Leishmaniose - Existe tratamento.

Hoje o “Falando Sobre” abordará a Leishmaniose Canina.


A Leishmaniose é uma infecção causada por protozoários que atacam o sistema imunológico do cão. Esse parasita, se liga nas células que protegem o organismo do hospedeiro e se multiplica, podendo atingir o fígado, baço e outros órgãos, se não tratado.

Há dois tipos de Leishmaniose, a cutânea e a visceral. Todavia, como hoje estamos falando de Leishmaniose canina, o nosso foco principal será a Leishmaniose Visceral que na maioria das vezes o cão é o principal alvo.


A Leishmaniose Visceral Canina é uma zoonose grave, ou seja, é uma doença que pode ser transmitida de animais para humanos (vice-versa) e pode levar ambos à morte.

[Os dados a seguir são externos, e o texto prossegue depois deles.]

==> ./run.sh <==
#!/bin/bash
# OpenROAD 26Q1-2900-gdf79404cd8, Yosys 0.63+post, stock flow scripts
make -C /OpenROAD-flow-scripts/flow DESIGN_CONFIG=/design/flow/config.mk WORK_HOME=/design/flow/orfs finish
==> ./config.mk <==
export PLATFORM = sky130hd
export DESIGN_NAME = FSMSeq
export DESIGN_NICKNAME = FSMSeq
export VERILOG_FILES = /design/flow/design.v
export SDC_FILE = /design/flow/constraint.sdc
export NUM_CORES = 4
export LEC_CHECK = 1
export CORE_UTILIZATION = 40
export SYNTH_HDL_FRONTEND = slang
==> ./constraint.sdc <==
current_design FSMSeq

set clk_period 3.3
set clk_io_pct 0.2

create_clock -name clk0 -period $clk_period [get_ports {clk}]

set non_clock_inputs [all_inputs -no_clocks]
set_input_delay [expr $clk_period * $clk_io_pct] -clock clk0 $non_clock_inputs
set_output_delay [expr $clk_period * $clk_io_pct] -clock clk0 [all_outputs]
**flow/config.mk**
```make
export PLATFORM = sky130hd
export DESIGN_NAME = IDEX
export DESIGN_NICKNAME = IDEX
export VERILOG_FILES = /design/flow/design.v
export SDC_FILE = /design/flow/constraint.sdc
export NUM_CORES = 4
export LEC_CHECK = 1
export CORE_UTILIZATION = 40
```
**flow/constraint.sdc**
```tcl
current_design IDEX

set clk_period 1.0
set clk_io_pct 0.2

create_clock -name clk0 -period $clk_period [get_ports {clk}]

set non_clock_inputs [all_inputs -no_clocks]
set_input_delay [expr $clk_period * $clk_io_pct] -clock clk0 $non_clock_inputs
set_output_delay [expr $clk_period * $clk_io_pct] -clock clk0 [all_outputs]
```
**flow/design.v**
```verilog
`timescale 1ns/1ps
module IDEX (
    input clk,
    input [31:0] NPC1in,
    output reg [31:0] NPC1out,
    input [31:0] Rsin,
    input [31:0] Rtin,
    input [31:0] Imm32in,
    input [31:0] IRin,
    output reg [31:0] Rsout,
    output reg [31:0] Rtout,
    output reg [31:0] Imm32out,
    output reg [31:0] IRout
);
    reg [31:0] NPC1;
    reg [31:0] Rs;
    reg [31:0] Rt;
    reg [31:0] Imm32;
    reg [31:0] IR;
    always @(posedge clk ) begin
        NPC1 <= NPC1in;
        NPC1out <= NPC1;
        Rs <= Rsin;
        Rsout <= Rs;
        Rt <= Rtin;
        Rtout <= Rt;
        Imm32 <= Imm32in;
        Imm32out <= Imm32;
        IR <= IRin;
        IRout <= IR;
    end
endmodule
```
File: flow/design.v
`timescale 1ns/1ps
module ALU (
    input [31:0] a,
    input [31:0] b,
    output reg [31:0] out,
    input [2:0] mod,
    output reg zero,
    output reg overflow
);
    always @(*) begin
        out = 0;
        case(mod)
            3'b000: 
                out = a & b;
            3'b001: 
                out = a | b;
            3'b100: begin
                out = a + b;
                overflow = (a[31] == b[31] && out[31] != a[31]) ? 1 : 0;
            end
            3'b101:
                out = a + b;
            3'b110: begin
                out = a - b;
                overflow = (a[31] != b[31] && out[31] == b[31]) ? 1 : 0;
            end
            3'b011:
                out = ~ (a | b);
            3'b010:
                out = (a < b) ? 1 : 0;
        endcase
        zero = (out == 0) ? 1 : 0;
    end
endmodule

A transmissão da leishmaniose se dá através da picada do mosquito palha, que é o principal vetor do parasita. Porém, para transmitir a doença, o mosquito precisa picar um cão infectado e sugar o sangue com o protozoário da Leishmania. Então, no intestino do inseto, o protozoário vai se transformar na forma infectante. Assim, ao picar um novo animal, o parasita é transmitido, contaminando um novo hospedeiro.

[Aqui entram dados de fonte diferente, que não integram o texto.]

`./design.v`:
```
`timescale 1ns/1ps
module EXMA (
    input clk,
    input [31:0] NPC3in,
    output reg [31:0] NPC3out,
    input [31:0] NPC2in,
    output reg [31:0] NPC2out,
    input Flagin,
    input [31:0] Rtin,
    input [31:0] ALUOutin,
    input [31:0] IRin,
    output reg Flagout,
    output reg [31:0] Rtout,
    output reg [31:0] ALUOutout,
    output reg [31:0] IRout
);
    reg [31:0] NPC3;
    reg [31:0] NPC2;
    reg [31:0] Rt;
    reg [31:0] ALUOut;
    reg [31:0] IR;
    reg Flag;
    always @(posedge clk) begin
        NPC3 <= NPC3in;
        NPC3out <= NPC3;
        NPC2 <= NPC2in;
        NPC2out <= NPC2;
        Rt <= Rtin;
        Rtout <= Rt;
        ALUOut <= ALUOutin;
        ALUOutout <= ALUOut;
        IR <= IRin;
        IRout <= IR;
        Flag <= Flagin;
        Flagout <= Flag;
    end
endmodule
```
`./run.sh`:
```
#!/bin/bash
# OpenROAD 26Q1-2900-gdf79404cd8, Yosys 0.63+post, stock flow scripts
make -C /OpenROAD-flow-scripts/flow DESIGN_CONFIG=/design/flow/config.mk WORK_HOME=/design/flow/orfs finish
```
`./config.mk`:
```
export PLATFORM = sky130hd
export DESIGN_NAME = EXMA
export DESIGN_NICKNAME = EXMA
export VERILOG_FILES = /design/flow/design.v
export SDC_FILE = /design/flow/constraint.sdc
export NUM_CORES = 4
export LEC_CHECK = 1
export CORE_AREA = 10 10 207 207
export DIE_AREA = 0 0 217 217
```
`./constraint.sdc`:
```
current_design EXMA

set clk_period 1.0
set clk_io_pct 0.2

create_clock -name clk0 -period $clk_period [get_ports {clk}]

set non_clock_inputs [all_inputs -no_clocks]
set_input_delay [expr $clk_period * $clk_io_pct] -clock clk0 $non_clock_inputs
set_output_delay [expr $clk_period * $clk_io_pct] -clock clk0 [all_outputs]
```
==> impl_metrics.yaml <==
# synthesis and place-and-route metrics
status:
  status: "finished, violations left"
  violations: "setup timing"
timing:
  fmax_mhz: 838.3
  fin_crit_sh: 1.193
  rsz0062_at_grt: "true"
  relSlewSlack: 0.9053
  period_minus_slack_ps: 1193
  clock_skew_ps: 13.37
  worstMarginPinSlew_ps: 141.9
  fin_ws_ps: -192.9
  hold_viol: 0
  slew_viol_final: 0
  finalSetupTns_ps: -21650
  setup_viol: 161
final_layout:
  fillers: 3943
  drive_above_1_share: 0.3893
  logic_area_um2: 0
  multi_input_comb_cells: 0
  syn_to_final_growth_pct: 69.39
detailed_routing:
  finalWirelength_um: 18460
  wl_per_cell_um: 15.05
  drtIter0Drc: 129
  routed_via_density: 2.859
  vias: 3508
  insertedDiodeCount: 0
  drc: 0
  ant_nets: 0
  dr.pass1.iters: 4
clock_tree:
  insertion_delay_ps: 530
  cts_setup_buffers: 0
  cts.sinks: 322
  h-tree-depth: 2
  cts_hold_buf: 0
  cts_buffers: 36
  cts_tree: "built"
  clk_pin_slew_worst_paths_ps: 60
  clock-root-buffer: "clkbuf_16"
  cts_buffer_depth: 3
die:
  coreArea_um2: 38560
  rows: 72
  die-area_um2: 47090
  die_w_um: 217
  io-pin-count: 323
  fp_util: 0.1672
  die_y_um: 217
synthesis:
  yosys_area_um2: 6446
  ys_cells: 322
  ys_seq_frac: 1.000
  synth_area_um2: 6446
  ys_types: 1
  synth_cells: 322
  synth-seq-cells: 322
  synth_area_per_cell_um2: 20.02
  ys_warn_count: 1
global_route:
  grt_pass1_vias: 3692
  overflow: 0
  grt_max_degree: 16
  track_usage: 0.07547
  grt_pass1_wl_um: 25890
  antenna_found_initial: 1
worst_setup_path:
  critPathSlowestCell: "dfxtp_2"
  critical_path.top_delay_family: "flip-flops"
  worst_setup_path_end_kind: "output port"
  worst-path-stages: 1
  rrSetupSlack_ps: 520
  path_cells: "buf_2"
  cp.arrival_ps: 990
  max_stage_delay_ps: 350
  path_class: "register to output port"
  crit_required_ps: 800
  crit_fanout: 1
  cp-start-kind: "register"
  path_buffers: 1
  rr_worst_depth: 0
power:
  vdd.ir_drop.worst_mv: 1.224
  power_uw: 28220
  powerDensity_nw_per_um2: 2584
  leakage_uw: 0.004611
worst_hold_path:
  hold_path.class: "input port to register"
  holdPathStages: 1
place:
  portBuffers: 322
  post-dp-hpwl_um: 13550
  gp_congestion: 0.7441
job:
  warnings: 27
  max_cap_viol_count: 0
-- layer usage --
layer  part of all wire  track usage  routed length, um
met4              0.024      0.02284                450
met3               0.15      0.04847               2692
met2               0.45       0.1154               8391
met1               0.38      0.08549               6926
met5                  0            0                  0
-- state kept, by name, summed over array words and instances, names as in the netlist, 32 cells and up --
signal	cells
NPC2out	32
IR	32
ALUOut	32
NPC3out	32
Rtout	32
NPC2	32
ALUOutout	32
NPC3	32
IRout	32
Rt	32
-- where the power goes --
group	switching (uW)	internal, uW	total [uW]
clock network	5400	8130	13500
logic	185	787	971
registers	170	13500	13700
-- cell type report --
type                    instances  area, um2  share of cell area
clock buffers                  46       1021             0.09350
well taps                     518      648.1             0.05936
repair buffers                322       2511              0.2300
flip-flops and latches        322       6514              0.5965
clock inverters                19      225.2             0.02063
-- per-stage QoR --
step	cells	setup WS (ps)	hold slack, ps	utilization	instance area (um2)
after detailed placement	1162	-78.58	312.1	0.2676	10320
final	1227	-192.9	107.0	0.2832	10920
after CTS	1227	-252.6	56.70	0.2820	10870
after floorplan	322	538.5	227.7	-	6446
after global placement	1162	-70.41	309.8	0.2676	10320
after global routing	1227	-254.0	64.63	0.2832	10920
-- logic make-up after synthesis --
family | count (synthesis) | synth area share
flops | 322 | 1.000
-- worst paths after layout --
path                         start           endpoint
setup / recovery  IRout[7]$_DFF_P_           IRout[7]
hold reg to reg     IR[31]$_DFF_P_  IRout[31]$_DFF_P_
setup reg to reg     Rt[2]$_DFF_P_   Rtout[2]$_DFF_P_
hold / removal            Rtin[21]     Rt[21]$_DFF_P_
-- synth_stat cells --
master / count / area (um2)
dfxtp_1: 322 / 6446
-- cells in the final DEF, fill, tap and decap left out, drive strengths merged --
cell type | netlist | layout
clkinvlp | 0 | 4
dfxtp | 322 | 322
inv | 0 | 5
clkdlybuf4s50 | 0 | 161
bufinv | 0 | 3
buf | 0 | 161
clkbuf | 0 | 46
clkinv | 0 | 7
-- timing repair --
| action | 4_1_cts | 5_1_grt |
|---|---|---|
| resized | 590 | 16 |
| endpoints found under the setup margin | 161 | 161 |
| cloned | 0 | 0 |
No activity file was given, so power comes from the tool's default toggle rates.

É importante dizer, que apenas as fêmeas do mosquito palha picam os mamíferos em busca de sangue, para amadurecer os ovos de seus filhotes.

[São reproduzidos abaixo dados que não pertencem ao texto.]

==> /design/flow/run.sh <==
#!/bin/bash
# OpenROAD 26Q1-2900-gdf79404cd8, Yosys 0.63+post, stock flow scripts
make -C /OpenROAD-flow-scripts/flow DESIGN_CONFIG=/design/flow/config.mk WORK_HOME=/design/flow/orfs finish
==> /design/flow/config.mk <==
export PLATFORM = sky130hd
export DESIGN_NAME = music
export DESIGN_NICKNAME = music
export VERILOG_FILES = /design/flow/design.v
export SDC_FILE = /design/flow/constraint.sdc
export NUM_CORES = 4
export LEC_CHECK = 1
export CORE_UTILIZATION = 40
==> /design/flow/constraint.sdc <==
current_design music

set clk_period 4.9
set clk_io_pct 0.2

create_clock -name clk0 -period $clk_period [get_ports {clk}]

set non_clock_inputs [all_inputs -no_clocks]
set_input_delay [expr $clk_period * $clk_io_pct] -clock clk0 $non_clock_inputs
set_output_delay [expr $clk_period * $clk_io_pct] -clock clk0 [all_outputs]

São vários sintomas e características da leishmaniose canina, as mais comuns são: lesões e feridas nos olhos e orelhas que nunca saram, descamação, coloração branca na pele, além de queda de pelos e crescimento exagerado das unhas. Alguns nódulos também podem aparecer no corpo do cão, tendo em vista que o sistema de defesa do organismo age contra o ataque da leishmania, aumentando o volume dos gânglios linfáticos do pet.

O parasita pode prejudicar diversos órgãos como rins, fígado e também o sistema digestivo, podendo causar vômito, diarreia, sangramento nas fezes, perda de apetite, desidratação e irregularidade no trato urinário do cão. Existem cães que não demonstram qualquer sinal da doença (assintomática).


A melhor maneira de diagnosticar a doença é através de exames laboratoriais, os mais comuns costumam ser a sorologia, em busca de uma reação do organismo à presença do agente, e a citologia, em busca do próprio parasita. Outros exames mais precisos também podem ser utilizados para se ter a certeza do diagnóstico.


Apesar de ser uma doença perigosa, tanto para cães quanto para humanos, JAMAIS SACRIFIQUE SEU PET! Atualmente é possível tratar os cães contaminados, com remédios modernos e eficazes, devendo o tratamento ser acompanhado por veterinário de confiança ao longo de toda a vida do cachorro.


Para evitar a Leishmaniose canina, seu pet deverá usar coleira repelente, pois ela manterá os mosquitos longe dele, prevenindo, assim, picadas e o contágio da doença.